[Stored items]
+++

## src/hdl/fpat_pkg.sv

```systemverilog
`timescale 1ns / 1ps
// ----------------------------------------------------------------------------
// fpat_pkg: shared types and constants of the fixed-point atan2 block
// Widths of the datapath, angle constants and the payload carried by the
// stages of the pipeline.
// ----------------------------------------------------------------------------
package fpat_pkg;

  localparam int MagW  = 31;   // magnitude of a clamped 32-bit input
  localparam int RemW  = 32;   // partial remainder, one bit above MagW
  localparam int QuoW  = 17;   // ratio 0 .. 0x10000 in 1.16
  localparam int NCell = QuoW; // one divider cell per quotient bit
  localparam int InnW  = 12;   // slope term, at most 0x0B20
  localparam int SumW  = 14;   // 0x2000 plus slope term, at most 0x2B20
  localparam int OctW  = 14;   // first-octant angle, at most 0x2000
  localparam int AngW  = 16;

  localparam logic [AngW-1:0] AngZeroVec = 16'hC000;
  localparam logic [AngW-1:0] AngEighth  = 16'h2000;
  localparam logic [InnW-1:0] AngSlope   = 12'hB20;
  localparam logic [QuoW-1:0] FxOne      = 17'h10000;
  localparam logic [AngW-1:0] AngQuarter = 16'h4000;
  localparam logic [AngW-1:0] AngHalf    = 16'h8000;

  // Octant folding flags that travel alongside the arithmetic.
  typedef struct packed {
    logic zero;
    logic swap;
    logic mirror;
    logic negate;
  } fold_t;

  // Payload handed from one divider cell to the next.
  typedef struct packed {
    logic [RemW-1:0] rem;
    logic [MagW-1:0] den;
    logic [QuoW-1:0] quo;
    fold_t           fold;
  } dcell_t;

endpackage

```

## src/hdl/fixed_point_atan2_turns.sv

```systemverilog
`timescale 1ns / 1ps
// ----------------------------------------------------------------------------
// fixed_point_atan2_turns: screen-space atan2 returning a turn fraction
// Pipelined octant approximation of the angle of a signed 16.16 vector.
// ----------------------------------------------------------------------------
// The block accepts one request in every clock cycle while the result side
// keeps taking results. Each request passes through the input stage, the
// chain of division cells (one quotient bit per cell), the two multiply
// stages and the folding output register. Every stage holds its own valid
// bit, so bubbles are squeezed out and a request is still taken while a
// finished result waits at the output and some stage is free. The angle is
// counted counterclockwise from +x with y pointing up, 65536 counts to a
// full turn; the zero vector gives 0xC000 and an input of -2^31 is treated
// as -2^31+1.
// ----------------------------------------------------------------------------
module fixed_point_atan2_turns (
  input  logic               clk,
  input  logic               rst_n,
  input  logic               in_valid,
  output logic               in_ready,
  input  logic signed [31:0] in_delta_x,
  input  logic signed [31:0] in_delta_y,
  output logic               out_valid,
  input  logic               out_ready,
  output logic [15:0]        out_angle_turns
);

  // Index 0 is the input stage; index k+1 is the output of division cell k.
  logic [fpat_pkg::NCell:0] div_vld;
  logic [fpat_pkg::NCell:0] div_rdy;
  fpat_pkg::dcell_t         div_dat [fpat_pkg::NCell+1];
  logic                     poly_rdy;

  fpat_front u_front (
    .clk    (clk),
    .rst_n  (rst_n),
    .vld_i  (in_valid),
    .rdy_o  (in_ready),
    .dx_i   (in_delta_x),
    .dy_i   (in_delta_y),
    .vld_o  (div_vld[0]),
    .rdy_i  (div_rdy[0]),
    .data_o (div_dat[0])
  );

  // Each cell settles one bit of the ratio, from the 1.0 bit downwards.
  for (genvar k = 0; k < fpat_pkg::NCell; k++) begin : g_cell
    fpat_div_cell u_cell (
      .clk    (clk),
      .rst_n  (rst_n),
      .vld_i  (div_vld[k]),
      .rdy_o  (div_rdy[k]),
      .data_i (div_dat[k]),
      .vld_o  (div_vld[k+1]),
      .rdy_i  (div_rdy[k+1]),
      .data_o (div_dat[k+1])
    );
  end

  assign div_rdy[fpat_pkg::NCell] = poly_rdy;

  fpat_poly u_poly (
    .clk     (clk),
    .rst_n   (rst_n),
    .vld_i   (div_vld[fpat_pkg::NCell]),
    .rdy_o   (poly_rdy),
    .ratio_i (div_dat[fpat_pkg::NCell].quo),
    .fold_i  (div_dat[fpat_pkg::NCell].fold),
    .vld_o   (out_valid),
    .rdy_i   (out_ready),
    .angle_o (out_angle_turns)
  );

  // The input side can only stall once every stage ahead of it is occupied.
  a_stall_full : assert property (@(posedge clk) disable iff (!rst_n)
    !in_ready |-> (&div_vld) && out_valid)
    else $error("input stalled while the pipeline has a free stage");

  // A ratio of exactly one has no fractional bits. The zero vector divides
  // by zero and carries a meaningless ratio, which the fold replaces.
  a_ratio_max : assert property (@(posedge clk) disable iff (!rst_n)
    div_vld[fpat_pkg::NCell] && !div_dat[fpat_pkg::NCell].fold.zero &&
    div_dat[fpat_pkg::NCell].quo[fpat_pkg::QuoW-1]
    |-> div_dat[fpat_pkg::NCell].quo[fpat_pkg::QuoW-2:0] == '0)
    else $error("division ratio exceeds one");

  // A zero denominator only ever comes from the zero vector.
  a_zero_den : assert property (@(posedge clk) disable iff (!rst_n)
    div_vld[0] && (div_dat[0].den == '0) |-> div_dat[0].fold.zero)
    else $error("zero denominator on a non-zero vector");

endmodule

```

## src/hdl/fpat_front.sv

```systemverilog
`timescale 1ns / 1ps
// ----------------------------------------------------------------------------
// fpat_front: input stage
// Takes magnitudes with clamping, works out the folding flags and orders the
// pair so that the numerator does not exceed the denominator.
// ----------------------------------------------------------------------------
module fpat_front (
  input  logic                   clk,
  input  logic                   rst_n,
  input  logic                   vld_i,
  output logic                   rdy_o,
  input  logic signed [31:0]     dx_i,
  input  logic signed [31:0]     dy_i,
  output logic                   vld_o,
  input  logic                   rdy_i,
  output fpat_pkg::dcell_t       data_o
);

  logic                          vld_r;
  fpat_pkg::dcell_t              data_r;
  fpat_pkg::dcell_t              data_nxt;
  logic [fpat_pkg::MagW-1:0]     ax;
  logic [fpat_pkg::MagW-1:0]     ay;
  logic [31:0]                   neg_x;
  logic [31:0]                   neg_y;

  // The most negative value is clamped before its magnitude is taken.
  assign neg_x = 32'd0 - dx_i;
  assign neg_y = 32'd0 - dy_i;
  assign ax = !dx_i[31] ? dx_i[fpat_pkg::MagW-1:0] :
              (dx_i == 32'sh8000_0000) ? {fpat_pkg::MagW{1'b1}} :
              neg_x[fpat_pkg::MagW-1:0];
  assign ay = !dy_i[31] ? dy_i[fpat_pkg::MagW-1:0] :
              (dy_i == 32'sh8000_0000) ? {fpat_pkg::MagW{1'b1}} :
              neg_y[fpat_pkg::MagW-1:0];

  always_comb begin
    data_nxt.fold.zero   = (dx_i == 32'sd0) && (dy_i == 32'sd0);
    data_nxt.fold.swap   = ay > ax;
    data_nxt.fold.mirror = dx_i[31];
    // Screen y points down, so a positive delta_y is a negative math angle.
    data_nxt.fold.negate = !dy_i[31] && (dy_i != 32'sd0);
    data_nxt.quo         = '0;
    if (ay > ax) begin
      data_nxt.rem = {1'b0, ax};
      data_nxt.den = ay;
    end else begin
      data_nxt.rem = {1'b0, ay};
      data_nxt.den = ax;
    end
  end

  assign rdy_o = !vld_r || rdy_i;

  always_ff @(posedge clk) begin
    if (!rst_n) begin
      vld_r <= 1'b0;
    end else if (rdy_o) begin
      vld_r <= vld_i;
    end
  end

  always_ff @(posedge clk) begin
    if (rdy_o && vld_i) begin
      data_r <= data_nxt;
    end
  end

  assign vld_o  = vld_r;
  assign data_o = data_r;

endmodule

```

## src/hdl/fpat_div_cell.sv

```systemverilog
`timescale 1ns / 1ps
// ----------------------------------------------------------------------------
// fpat_div_cell: one restoring division cell
// Resolves one quotient bit, most significant first, and hands the doubled
// partial remainder to the next cell.
// ----------------------------------------------------------------------------
module fpat_div_cell (
  input  logic             clk,
  input  logic             rst_n,
  input  logic             vld_i,
  output logic             rdy_o,
  input  fpat_pkg::dcell_t data_i,
  output logic             vld_o,
  input  logic             rdy_i,
  output fpat_pkg::dcell_t data_o
);

  logic                        vld_r;
  fpat_pkg::dcell_t            data_r;
  fpat_pkg::dcell_t            data_nxt;
  logic                        bit_q;
  logic [fpat_pkg::RemW-1:0]   den_ext;
  logic [fpat_pkg::RemW-1:0]   diff;

  assign den_ext = {1'b0, data_i.den};
  assign bit_q   = data_i.rem >= den_ext;
  assign diff    = bit_q ? (data_i.rem - den_ext) : data_i.rem;

  always_comb begin
    data_nxt      = data_i;
    // The remainder stays below the denominator, so doubling it cannot overflow.
    data_nxt.rem  = {diff[fpat_pkg::RemW-2:0], 1'b0};
    data_nxt.quo  = {data_i.quo[fpat_pkg::QuoW-2:0], bit_q};
  end

  assign rdy_o = !vld_r || rdy_i;

  always_ff @(posedge clk) begin
    if (!rst_n) begin
      vld_r <= 1'b0;
    end else if (rdy_o) begin
      vld_r <= vld_i;
    end
  end

  always_ff @(posedge clk) begin
    if (rdy_o && vld_i) begin
      data_r <= data_nxt;
    end
  end

  assign vld_o  = vld_r;
  assign data_o = data_r;

endmodule

```

## src/hdl/fpat_poly.sv

```systemverilog
`timescale 1ns / 1ps
// ----------------------------------------------------------------------------
// fpat_poly: octant polynomial and fold
// Two registered multiply stages evaluate the first-octant angle, and the
// output stage folds it into the full turn.
// ----------------------------------------------------------------------------
module fpat_poly (
  input  logic                        clk,
  input  logic                        rst_n,
  input  logic                        vld_i,
  output logic                        rdy_o,
  input  logic [fpat_pkg::QuoW-1:0]   ratio_i,
  input  fpat_pkg::fold_t             fold_i,
  output logic                        vld_o,
  input  logic                        rdy_i,
  output logic [fpat_pkg::AngW-1:0]   angle_o
);

  // Stage A: slope term.
  logic                          a_vld_r;
  logic                          a_rdy;
  logic [fpat_pkg::QuoW-1:0]     a_ratio_r;
  logic [fpat_pkg::InnW-1:0]     a_inner_r;
  fpat_pkg::fold_t               a_fold_r;
  logic [fpat_pkg::QuoW-1:0]     one_minus;
  logic [28:0]                   inner_prod;
  // Stage B: octant angle.
  logic                          b_vld_r;
  logic                          b_rdy;
  logic [fpat_pkg::OctW-1:0]     b_oct_r;
  fpat_pkg::fold_t               b_fold_r;
  logic [fpat_pkg::SumW-1:0]     sum;
  logic [30:0]                   oct_prod;
  // Stage C: folded result.
  logic                          c_vld_r;
  logic                          c_rdy;
  logic [fpat_pkg::AngW-1:0]     c_ang_r;
  logic [fpat_pkg::AngW-1:0]     ang_nxt;
  logic [fpat_pkg::AngW-1:0]     res;

  assign one_minus  = fpat_pkg::FxOne - ratio_i;
  assign inner_prod = 29'(fpat_pkg::AngSlope) * 29'(one_minus);

  assign sum      = fpat_pkg::SumW'(fpat_pkg::AngEighth) + fpat_pkg::SumW'(a_inner_r);
  assign oct_prod = 31'(a_ratio_r) * 31'(sum);

  always_comb begin
    res = fpat_pkg::AngW'(b_oct_r);
    if (b_fold_r.swap) begin
      res = fpat_pkg::AngQuarter - res;
    end
    if (b_fold_r.mirror) begin
      res = fpat_pkg::AngHalf - res;
    end
    if (b_fold_r.negate) begin
      res = '0 - res;
    end
    ang_nxt = b_fold_r.zero ? fpat_pkg::AngZeroVec : res;
  end

  assign c_rdy = !c_vld_r || rdy_i;
  assign b_rdy = !b_vld_r || c_rdy;
  assign a_rdy = !a_vld_r || b_rdy;
  assign rdy_o = a_rdy;

  always_ff @(posedge clk) begin
    if (!rst_n) begin
      a_vld_r <= 1'b0;
      b_vld_r <= 1'b0;
      c_vld_r <= 1'b0;
    end else begin
      if (a_rdy) begin
        a_vld_r <= vld_i;
      end
      if (b_rdy) begin
        b_vld_r <= a_vld_r;
      end
      if (c_rdy) begin
        c_vld_r <= b_vld_r;
      end
    end
  end

  always_ff @(posedge clk) begin
    if (a_rdy && vld_i) begin
      a_ratio_r <= ratio_i;
      a_inner_r <= inner_prod[16 +: fpat_pkg::InnW];
      a_fold_r  <= fold_i;
    end
    if (b_rdy && a_vld_r) begin
      b_oct_r  <= oct_prod[16 +: fpat_pkg::OctW];
      b_fold_r <= a_fold_r;
    end
    if (c_rdy && b_vld_r) begin
      c_ang_r <= ang_nxt;
    end
  end

  assign vld_o   = c_vld_r;
  assign angle_o = c_ang_r;

endmodule
```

+++

**WHAT TO PRODUCE:** For the word "most", go through the records and show each line that carries it.

**OUTPUT:**
  localparam int InnW  = 12;   // slope term, at most 0x0B20
  localparam int SumW  = 14;   // 0x2000 plus slope term, at most 0x2B20
  localparam int OctW  = 14;   // first-octant angle, at most 0x2000
  // The most negative value is clamped before its magnitude is taken.
// Resolves one quotient bit, most significant first, and hands the doubled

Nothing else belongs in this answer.